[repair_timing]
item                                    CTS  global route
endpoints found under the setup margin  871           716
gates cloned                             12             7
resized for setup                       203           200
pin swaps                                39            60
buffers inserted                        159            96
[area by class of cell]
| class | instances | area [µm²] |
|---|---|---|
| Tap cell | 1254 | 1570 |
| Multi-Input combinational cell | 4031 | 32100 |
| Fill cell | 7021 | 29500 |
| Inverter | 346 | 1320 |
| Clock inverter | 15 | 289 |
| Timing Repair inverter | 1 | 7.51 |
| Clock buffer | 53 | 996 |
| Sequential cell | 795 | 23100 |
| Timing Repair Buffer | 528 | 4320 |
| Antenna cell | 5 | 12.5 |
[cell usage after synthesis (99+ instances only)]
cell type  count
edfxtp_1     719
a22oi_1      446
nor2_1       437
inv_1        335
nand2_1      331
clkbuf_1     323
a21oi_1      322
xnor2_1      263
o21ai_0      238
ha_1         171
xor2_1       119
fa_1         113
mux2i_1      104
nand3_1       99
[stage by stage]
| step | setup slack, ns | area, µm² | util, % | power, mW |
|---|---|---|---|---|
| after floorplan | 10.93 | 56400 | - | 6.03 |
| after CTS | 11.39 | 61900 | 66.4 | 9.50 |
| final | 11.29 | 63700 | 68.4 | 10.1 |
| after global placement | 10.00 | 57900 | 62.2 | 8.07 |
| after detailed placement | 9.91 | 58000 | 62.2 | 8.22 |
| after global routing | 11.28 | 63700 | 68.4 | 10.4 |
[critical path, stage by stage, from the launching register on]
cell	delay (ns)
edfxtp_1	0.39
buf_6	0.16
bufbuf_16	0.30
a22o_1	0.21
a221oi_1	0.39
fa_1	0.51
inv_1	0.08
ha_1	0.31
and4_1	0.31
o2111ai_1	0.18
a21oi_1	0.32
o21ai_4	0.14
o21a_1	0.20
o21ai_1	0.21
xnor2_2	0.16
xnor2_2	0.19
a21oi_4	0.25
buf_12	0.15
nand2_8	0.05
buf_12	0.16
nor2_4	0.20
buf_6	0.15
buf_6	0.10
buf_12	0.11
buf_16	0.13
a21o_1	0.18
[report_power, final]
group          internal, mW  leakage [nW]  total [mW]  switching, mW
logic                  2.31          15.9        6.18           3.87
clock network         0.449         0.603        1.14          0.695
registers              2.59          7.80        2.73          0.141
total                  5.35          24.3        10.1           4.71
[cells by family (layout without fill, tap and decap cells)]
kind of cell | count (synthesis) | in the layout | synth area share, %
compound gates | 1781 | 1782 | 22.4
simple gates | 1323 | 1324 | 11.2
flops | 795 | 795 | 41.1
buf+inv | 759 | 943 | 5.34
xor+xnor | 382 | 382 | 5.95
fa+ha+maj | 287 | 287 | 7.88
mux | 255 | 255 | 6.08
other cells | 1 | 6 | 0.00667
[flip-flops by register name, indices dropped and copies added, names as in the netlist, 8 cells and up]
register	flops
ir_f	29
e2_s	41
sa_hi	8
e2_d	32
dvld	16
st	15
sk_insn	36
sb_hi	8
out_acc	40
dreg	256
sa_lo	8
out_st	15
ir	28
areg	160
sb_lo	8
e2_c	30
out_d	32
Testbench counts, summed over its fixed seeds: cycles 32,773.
What follows belongs to an exercise in optimizing a design on an open flow for small area and a short achievable clock period; a production flow would make more cautious choices.
Only simulation tests tie the RTL to the original design; equivalence was not proved.

Setup of exp/lagoon:
## pst_rx
module pst_rx (
    input  wire        clk,
    input  wire        rst,            
    input  wire        in_valid,       
    input  wire [65:0] in_data,        
    input  wire        inv_auto,       
    input  wire        restart,        
    input  wire        lockloss_clr,   
    output wire        blk_valid,
    output wire        blk_ctrl,
    output wire [63:0] blk_data,
    output wire        locked,
    output wire        rx_inv,
    output wire        inv_event,
    output wire [31:0] blkerr,
    output wire [15:0] lockloss,
    output wire        fr_sof,
    output wire        fr_valid,
    output wire [63:0] fr_data,
    output wire        fr_end,
    output wire        fr_good,
    output wire [15:0] frame_ok,
    output wire [15:0] frame_err
);
    pst_phy_rx u_phy (
        .clk(clk), .rst(rst), .in_valid(in_valid), .in_data(in_data),
        .inv_auto(inv_auto), .restart(restart), .lockloss_clr(lockloss_clr),
        .out_valid(blk_valid), .out_ctrl(blk_ctrl), .out_data(blk_data),
        .locked(locked), .rx_inv(rx_inv), .inv_event(inv_event),
        .blkerr(blkerr), .lockloss(lockloss));
    pst_frame_rx u_frame (
        .clk(clk), .rst(rst),
        .blk_valid(blk_valid), .blk_ctrl(blk_ctrl), .blk_data(blk_data),
        .locked(locked),
        .fr_sof(fr_sof), .fr_valid(fr_valid), .fr_data(fr_data),
        .fr_end(fr_end), .fr_good(fr_good),
        .frame_ok(frame_ok), .frame_err(frame_err));
endmodule
Size in the first run: roughly 2500 cells after synthesis, roughly 290 I/O pins, ~27000 um2 of cells after synthesis.
export LEC_CHECK = 0
export CAP_MARGIN = 20
export CORE_MARGIN = 2
export CORE_UTILIZATION = 65
export CTS_CLUSTER_DIAMETER = 100
export CTS_CLUSTER_SIZE = 22
export PLACE_DENSITY = 0.8
export SLEW_MARGIN = 20
create_clock -name core_clock -period 13.0 [get_ports {clk}]
standard.sh (not shown) runs the stock make flow with config.mk's settings and CLKGATE_MAP_FILE= SYNTH_SCRIPT=/design/flow/synth_recipe.tcl, a recipe that flattens the netlist after the stock synthesis.
==> flow/flow/run.sh <==
#!/bin/bash
# The standard ORFS layout (standard.sh, the standard flow's SDC and config), with:
# - synthesis by flow/lean_synth.tcl: the standard flow's synthesis script with an
#   area-oriented ABC mapping script (flow/lean.abc); same flip-flops/names;
set -euo pipefail
W=$(pwd)
export LEAN_ABC_SCRIPT="$W/flow/lean.abc"
mapfile -t ARGS < <(grep -v '^#' flow/make_args.txt | sed '/^$/d')
bash standard.sh "SYNTH_SCRIPT=$W/flow/lean_synth.tcl" "${ARGS[@]}" finish > standard_flow.log 2>&1
==> flow/flow/lean.abc <==
&get -n
&st
&dch
&nf
&put
topo
stime -c
==> flow/flow/lean_synth.tcl <==
# The standard flow's synthesis script (synth_recipe.tcl) with one change: ABC maps the
# logic with flow/lean.abc (area-oriented mapping, no buffering or upsizing)
# instead of ORFS's speed script; the layout's timing repair sizes the gates.
# Flip-flops, yosys synth -nofsm -noshare, flattening and renaming as the standard flow's.
proc synth {args} { yosys synth -nofsm -noshare {*}$args }
proc abc {args} {
  set i [lsearch -exact $args -script]
  if {$i >= 0} { set args [lreplace $args [expr {$i+1}] [expr {$i+1}] $::env(LEAN_ABC_SCRIPT)] }
  yosys abc {*}$args
}
source $::env(SCRIPTS_DIR)/synth.tcl
# left out here: clear keep_hierarchy, flatten, clean up, hide names made inside functions, write 1_2_yosys.v
==> flow/flow/make_args.txt <==
SETUP_SLACK_MARGIN=8.3
TNS_END_PERCENT=10
BUFFER_PORTS_ARGS=-buffer_cell sky130_fd_sc_hd__buf_1
### exp/lagoon -> exp/raven
Settings: PLACE_DENSITY: 0.8 -> 0.85; CORE_UTILIZATION: 65 -> 70.
==> flow/flow/make_args.txt <==
SETUP_SLACK_MARGIN=8.3
TNS_END_PERCENT=0
BUFFER_PORTS_ARGS=-buffer_cell sky130_fd_sc_hd__buf_1
### Flow results
- Pin count of the biggest net entering global routing: exp/raven vs exp/lagoon down about 0.8%
- Placed instance area, exp/lagoon and exp/raven: larger value in exp/lagoon
- exp/raven against exp/lagoon: wire length on met3 climbed about 70%, via count of the first global-routing pass climbed 6.0%, total length of routed met2 wires climbed about 1.6%.
- exp/raven reached the end of the flow, and the finished layout is clean on the timing, DRC and antenna checks.
- Cmp exp/lagoon and exp/raven / normalized max-slew margin / higher: exp/lagoon
- Comparing setup slack for exp/lagoon and exp/raven, the smaller number came from exp/raven.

**Instructions for the task**.
Please reply with an exact copy of the lines above, starting at the first and ending at the line that holds "inverter | 1 | 7.51 |".

**Answer for this exercise**.
[repair_timing]
item                                    CTS  global route
endpoints found under the setup margin  871           716
gates cloned                             12             7
resized for setup                       203           200
pin swaps                                39            60
buffers inserted                        159            96
[area by class of cell]
| class | instances | area [µm²] |
|---|---|---|
| Tap cell | 1254 | 1570 |
| Multi-Input combinational cell | 4031 | 32100 |
| Fill cell | 7021 | 29500 |
| Inverter | 346 | 1320 |
| Clock inverter | 15 | 289 |
| Timing Repair inverter | 1 | 7.51 |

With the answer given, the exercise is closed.